**Work request:**
Give the entries again exactly, every one of them.

**Data for processing:**
This design comes from an exercise in tuning for small area on the open sky130 flow, not from production work.
No functional check of the RTL was part of any run shown here.
Power and IR drop assume default switching activity.

==> flow/design.v (outline; a module is shown in full before it is edited, if it fits) <==
// module axis_fraction_divider: 4094 lines
module axis_fraction_divider (
    input  wire        aclk,
    input  wire        aclken,
    input  wire        aresetn,
    input  wire        s_axis_divisor_tvalid,
    input  wire [31:0] s_axis_divisor_tdata,
    input  wire [0:0]  s_axis_divisor_tuser,
    input  wire        s_axis_dividend_tvalid,
    input  wire [31:0] s_axis_dividend_tdata,
    input  wire [0:0]  s_axis_dividend_tuser,
    output wire        m_axis_dout_tvalid,
    output wire [47:0] m_axis_dout_tdata,
    output wire [0:0]  m_axis_dout_tuser
);
  // ...
==> flow/flow/run.sh <==
#!/bin/bash
set -euo pipefail
bash standard.sh 'BUFFER_PORTS_ARGS=-buffer_cell sky130_fd_sc_hd__buf_2' finish > run_make.log 2>&1
==> flow/standard.sh <==
#!/bin/bash
# synth_recipe.tcl (not shown) runs the flow's synth.tcl, then flattens the netlist and writes it again
# the make line also repeats each setting of config.mk as NAME=value (left out here)
make -C /OpenROAD-flow-scripts/flow DESIGN_CONFIG=/design/flow/config.mk WORK_HOME=/design/flow/orfs CLKGATE_MAP_FILE= SYNTH_SCRIPT=/design/flow/synth_recipe.tcl "${@:-finish}"
==> flow/config.mk <==
export PLATFORM = sky130hd
export DESIGN_NAME = axis_fraction_divider
export DESIGN_NICKNAME = axis_fraction_divider
export VERILOG_FILES = /design/flow/design.v
export SDC_FILE = /design/flow/constraint.sdc
export NUM_CORES = 4
export LEC_CHECK = 0
export ABC_AREA = 1
export CAP_MARGIN = 20
export CORE_MARGIN = 2
export CORE_UTILIZATION = 70
export CTS_BUF_LIST = sky130_fd_sc_hd__clkbuf_16
export CTS_CLUSTER_DIAMETER = 80
export CTS_CLUSTER_SIZE = 25
export GPL_TIMING_DRIVEN = 0
export PLACE_DENSITY = 0.85
export SLEW_MARGIN = 20
==> flow/constraint.sdc <==
create_clock -name core_clock -period 7.5 [get_ports {aclk}]
set_input_delay 1.5000 -clock core_clock [delete_from_list [all_inputs] [get_ports {aclk}]]
set_output_delay 1.5000 -clock core_clock [all_outputs]
set_load 0.01 [all_outputs]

**Response box:**
This design comes from an exercise in tuning for small area on the open sky130 flow, not from production work.
No functional check of the RTL was part of any run shown here.
Power and IR drop assume default switching activity.

==> flow/design.v (outline; a module is shown in full before it is edited, if it fits) <==
// module axis_fraction_divider: 4094 lines
module axis_fraction_divider (
    input  wire        aclk,
    input  wire        aclken,
    input  wire        aresetn,
    input  wire        s_axis_divisor_tvalid,
    input  wire [31:0] s_axis_divisor_tdata,
    input  wire [0:0]  s_axis_divisor_tuser,
    input  wire        s_axis_dividend_tvalid,
    input  wire [31:0] s_axis_dividend_tdata,
    input  wire [0:0]  s_axis_dividend_tuser,
    output wire        m_axis_dout_tvalid,
    output wire [47:0] m_axis_dout_tdata,
    output wire [0:0]  m_axis_dout_tuser
);
  // ...
==> flow/flow/run.sh <==
#!/bin/bash
set -euo pipefail
bash standard.sh 'BUFFER_PORTS_ARGS=-buffer_cell sky130_fd_sc_hd__buf_2' finish > run_make.log 2>&1
==> flow/standard.sh <==
#!/bin/bash
# synth_recipe.tcl (not shown) runs the flow's synth.tcl, then flattens the netlist and writes it again
# the make line also repeats each setting of config.mk as NAME=value (left out here)
make -C /OpenROAD-flow-scripts/flow DESIGN_CONFIG=/design/flow/config.mk WORK_HOME=/design/flow/orfs CLKGATE_MAP_FILE= SYNTH_SCRIPT=/design/flow/synth_recipe.tcl "${@:-finish}"
==> flow/config.mk <==
export PLATFORM = sky130hd
export DESIGN_NAME = axis_fraction_divider
export DESIGN_NICKNAME = axis_fraction_divider
export VERILOG_FILES = /design/flow/design.v
export SDC_FILE = /design/flow/constraint.sdc
export NUM_CORES = 4
export LEC_CHECK = 0
export ABC_AREA = 1
export CAP_MARGIN = 20
export CORE_MARGIN = 2
export CORE_UTILIZATION = 70
export CTS_BUF_LIST = sky130_fd_sc_hd__clkbuf_16
export CTS_CLUSTER_DIAMETER = 80
export CTS_CLUSTER_SIZE = 25
export GPL_TIMING_DRIVEN = 0
export PLACE_DENSITY = 0.85
export SLEW_MARGIN = 20
==> flow/constraint.sdc <==
create_clock -name core_clock -period 7.5 [get_ports {aclk}]
set_input_delay 1.5000 -clock core_clock [delete_from_list [all_inputs] [get_ports {aclk}]]
set_output_delay 1.5000 -clock core_clock [all_outputs]
set_load 0.01 [all_outputs]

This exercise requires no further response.